A primary care doctor called Kalb as we started our interview. I understood, and appreciated, where I rated at that moment. The doctor called me back a few minutes later.
And here’s why Kalb, a dermatologist, and Dr. Ajay Chaudhuri, an endocrinologist, say it can be hard to get in to see a specialist in Western New York:
Many of them are really, really busy.
Kalb works out of the Buffalo Medical Group office on Essjay Road in Williamsville. A physicians assistant helps with his patients. Call yourself for a new patient appointment, without a referral, and be prepared to wait four months.

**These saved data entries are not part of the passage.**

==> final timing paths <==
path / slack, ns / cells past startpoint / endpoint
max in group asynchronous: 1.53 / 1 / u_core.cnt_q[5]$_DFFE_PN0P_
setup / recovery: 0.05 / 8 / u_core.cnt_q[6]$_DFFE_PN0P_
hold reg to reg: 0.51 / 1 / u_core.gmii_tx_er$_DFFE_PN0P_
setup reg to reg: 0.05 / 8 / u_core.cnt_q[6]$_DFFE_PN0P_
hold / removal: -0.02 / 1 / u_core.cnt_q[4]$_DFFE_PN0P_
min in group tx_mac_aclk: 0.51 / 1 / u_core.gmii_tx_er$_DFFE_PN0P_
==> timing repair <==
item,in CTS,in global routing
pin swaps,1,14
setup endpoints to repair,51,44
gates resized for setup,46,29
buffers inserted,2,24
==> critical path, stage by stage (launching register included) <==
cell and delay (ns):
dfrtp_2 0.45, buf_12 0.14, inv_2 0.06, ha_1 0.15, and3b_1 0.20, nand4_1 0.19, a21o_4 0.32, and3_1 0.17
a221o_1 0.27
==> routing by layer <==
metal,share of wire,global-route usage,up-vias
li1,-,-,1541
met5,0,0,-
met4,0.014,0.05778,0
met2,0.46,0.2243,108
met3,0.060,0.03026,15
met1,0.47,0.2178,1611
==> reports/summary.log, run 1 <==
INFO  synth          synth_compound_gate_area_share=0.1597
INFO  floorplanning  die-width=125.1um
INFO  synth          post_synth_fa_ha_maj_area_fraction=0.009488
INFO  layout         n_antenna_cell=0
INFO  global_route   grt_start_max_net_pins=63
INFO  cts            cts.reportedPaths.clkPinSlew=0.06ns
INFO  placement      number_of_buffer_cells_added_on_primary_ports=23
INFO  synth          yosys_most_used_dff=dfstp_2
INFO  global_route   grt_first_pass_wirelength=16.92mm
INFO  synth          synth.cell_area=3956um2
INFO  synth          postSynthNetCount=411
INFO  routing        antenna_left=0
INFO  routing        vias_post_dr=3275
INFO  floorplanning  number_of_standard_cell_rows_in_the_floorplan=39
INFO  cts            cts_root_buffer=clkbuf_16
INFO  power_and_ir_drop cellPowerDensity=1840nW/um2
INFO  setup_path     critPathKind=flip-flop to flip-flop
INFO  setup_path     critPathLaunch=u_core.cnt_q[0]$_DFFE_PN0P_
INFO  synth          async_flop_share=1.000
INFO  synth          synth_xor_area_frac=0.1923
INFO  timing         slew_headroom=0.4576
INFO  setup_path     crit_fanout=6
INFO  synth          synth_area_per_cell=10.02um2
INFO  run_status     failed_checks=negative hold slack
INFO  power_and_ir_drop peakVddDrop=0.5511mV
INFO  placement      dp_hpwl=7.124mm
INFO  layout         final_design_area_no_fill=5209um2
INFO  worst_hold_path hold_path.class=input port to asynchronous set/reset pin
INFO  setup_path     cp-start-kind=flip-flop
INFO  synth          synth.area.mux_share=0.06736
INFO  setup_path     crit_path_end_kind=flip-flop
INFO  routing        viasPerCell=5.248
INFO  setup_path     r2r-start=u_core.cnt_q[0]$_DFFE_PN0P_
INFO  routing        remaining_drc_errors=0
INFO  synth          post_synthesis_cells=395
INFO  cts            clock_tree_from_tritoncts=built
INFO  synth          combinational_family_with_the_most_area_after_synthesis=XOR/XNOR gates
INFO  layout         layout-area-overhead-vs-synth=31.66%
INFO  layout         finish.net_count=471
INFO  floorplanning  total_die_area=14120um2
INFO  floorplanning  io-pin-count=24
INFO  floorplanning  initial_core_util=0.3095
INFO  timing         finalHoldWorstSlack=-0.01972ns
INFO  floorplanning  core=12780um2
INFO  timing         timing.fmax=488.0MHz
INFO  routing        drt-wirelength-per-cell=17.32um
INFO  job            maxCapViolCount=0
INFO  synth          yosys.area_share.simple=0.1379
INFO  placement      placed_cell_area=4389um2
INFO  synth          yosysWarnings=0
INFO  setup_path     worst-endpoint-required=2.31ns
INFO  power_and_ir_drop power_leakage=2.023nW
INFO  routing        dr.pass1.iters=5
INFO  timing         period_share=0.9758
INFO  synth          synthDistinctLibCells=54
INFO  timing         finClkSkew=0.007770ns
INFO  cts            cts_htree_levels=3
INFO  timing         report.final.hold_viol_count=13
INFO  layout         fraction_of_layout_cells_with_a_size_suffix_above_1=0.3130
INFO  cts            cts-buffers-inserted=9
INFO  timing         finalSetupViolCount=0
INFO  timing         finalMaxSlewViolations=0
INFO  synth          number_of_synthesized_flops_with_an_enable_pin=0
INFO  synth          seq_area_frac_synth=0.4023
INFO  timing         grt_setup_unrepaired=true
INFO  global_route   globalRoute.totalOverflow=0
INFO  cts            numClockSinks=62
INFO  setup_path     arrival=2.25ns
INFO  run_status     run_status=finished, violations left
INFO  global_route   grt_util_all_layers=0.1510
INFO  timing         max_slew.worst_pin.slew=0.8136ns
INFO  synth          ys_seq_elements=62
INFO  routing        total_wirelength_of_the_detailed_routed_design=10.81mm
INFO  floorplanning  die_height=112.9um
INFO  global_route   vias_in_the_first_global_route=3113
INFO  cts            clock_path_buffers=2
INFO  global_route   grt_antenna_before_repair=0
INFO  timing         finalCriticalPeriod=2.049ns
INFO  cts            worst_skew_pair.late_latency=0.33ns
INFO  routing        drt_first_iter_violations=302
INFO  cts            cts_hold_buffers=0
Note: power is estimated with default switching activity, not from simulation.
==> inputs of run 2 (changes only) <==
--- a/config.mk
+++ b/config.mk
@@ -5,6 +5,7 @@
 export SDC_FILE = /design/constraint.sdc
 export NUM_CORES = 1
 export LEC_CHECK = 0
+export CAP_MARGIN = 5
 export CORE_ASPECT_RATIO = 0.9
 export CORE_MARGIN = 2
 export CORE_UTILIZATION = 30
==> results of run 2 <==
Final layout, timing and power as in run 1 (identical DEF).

"We work 45 hours a week and see 150 patients a week," said Kalb, who also is a clinical University at Buffalo professor who teaches dermatology students in his office. He also sees patients at Buffalo General Medical Center a half-day a week.
"Unfortunately, a lot of dermatologists don’t even see new patients," Kalb told me. "Their practices are essentially closed."
Patients have to wait two or three months to see Chaudhuri unless it’s an emergency.
"All of us have some emergency slots" reserved for referrals from primary care doctors or for patients specialists have seen in local hospitals and need follow-up care, Chaudhuri said. "They cannot wait two or three months."
This is a typical day for Chaudhuri, one of three endocrinologists with the Diabetes and Endocrinology Center of Western New York:
"Each one of us sees approximately four or five new patients and 20 or 21 follow-up visits," he says. "After that, we go ahead and see patients in the hospital. In the interim, we’re also taking calls from patients calling in for something. We are reviewing any (medical tests) and calling those patients back."
His workday starts about 8 a.m. and ends about 6:30 p.m. each weekday. He’s also often on-call for hospital work after hours.
"We also work weekends and we do an outpatient clinic one Saturday a month," he said.
And his workplace changes, often day-to-day.
He and his two partners, as well as a physician assistant and a diabetes educator, split time between their center in Williamsville, offices in DeGraff Memorial and Buffalo General hospitals, and with UB MD in the Dent Tower in Amherst. "Then we have teaching and research going on," Chaudhuri said. "It’s demanding but it’s rewarding."
Kalb leads dermatology recruiting efforts for the Buffalo Medical Group.
"Some of major metropolitan areas are saturated with dermatologists because of cosmetic procedures," he said, "but in most areas of the country, there’s a shortage."
As the Bills and Sabres have at times discovered with top players, doctors aren’t always clamoring to come to Buffalo.
"It’s not for a lack of effort," Kalb said, "but t’s tough unless the person has a tie to the Western New York area.
"The reimbursements are relatively low compared to other parts of the country, so it is somewhat tough to recruit people to Western New York. The people who train and have some sort of tie here are the ones you’re more than likely to have come and work in the area.
"It’s been a struggle the last couple of years."
As with other efforts here, slow and steady progress is being made.
Chaudhuri and his partners also are clinical professors with UB, and are helping train two new endocrinologists who will join the practice in September.
That should make Diabetes and Endocrinology Center patients – and the staff – very happy, indeed.